• _What you will do_:
Reproduce the data exactly as it stands.

[Saved data entries]

····················

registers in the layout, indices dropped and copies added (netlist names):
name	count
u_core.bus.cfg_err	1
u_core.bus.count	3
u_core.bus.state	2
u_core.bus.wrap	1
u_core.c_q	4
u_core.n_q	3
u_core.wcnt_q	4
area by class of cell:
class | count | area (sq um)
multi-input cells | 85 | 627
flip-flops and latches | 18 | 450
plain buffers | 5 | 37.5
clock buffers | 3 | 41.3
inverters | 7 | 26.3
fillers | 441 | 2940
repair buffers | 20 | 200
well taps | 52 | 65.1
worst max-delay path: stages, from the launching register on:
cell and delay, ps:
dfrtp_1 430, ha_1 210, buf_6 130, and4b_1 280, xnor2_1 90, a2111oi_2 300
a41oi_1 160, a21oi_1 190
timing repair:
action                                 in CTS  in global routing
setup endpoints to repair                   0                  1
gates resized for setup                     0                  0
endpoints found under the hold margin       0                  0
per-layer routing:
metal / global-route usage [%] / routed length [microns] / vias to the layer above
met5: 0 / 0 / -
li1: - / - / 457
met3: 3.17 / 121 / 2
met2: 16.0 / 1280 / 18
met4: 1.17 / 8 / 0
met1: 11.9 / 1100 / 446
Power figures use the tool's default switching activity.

····················

• _Exercise response_:
registers in the layout, indices dropped and copies added (netlist names):
name	count
u_core.bus.cfg_err	1
u_core.bus.count	3
u_core.bus.state	2
u_core.bus.wrap	1
u_core.c_q	4
u_core.n_q	3
u_core.wcnt_q	4
area by class of cell:
class | count | area (sq um)
multi-input cells | 85 | 627
flip-flops and latches | 18 | 450
plain buffers | 5 | 37.5
clock buffers | 3 | 41.3
inverters | 7 | 26.3
fillers | 441 | 2940
repair buffers | 20 | 200
well taps | 52 | 65.1
worst max-delay path: stages, from the launching register on:
cell and delay, ps:
dfrtp_1 430, ha_1 210, buf_6 130, and4b_1 280, xnor2_1 90, a2111oi_2 300
a41oi_1 160, a21oi_1 190
timing repair:
action                                 in CTS  in global routing
setup endpoints to repair                   0                  1
gates resized for setup                     0                  0
endpoints found under the hold margin       0                  0
per-layer routing:
metal / global-route usage [%] / routed length [microns] / vias to the layer above
met5: 0 / 0 / -
li1: - / - / 457
met3: 3.17 / 121 / 2
met2: 16.0 / 1280 / 18
met4: 1.17 / 8 / 0
met1: 11.9 / 1100 / 446
Power figures use the tool's default switching activity.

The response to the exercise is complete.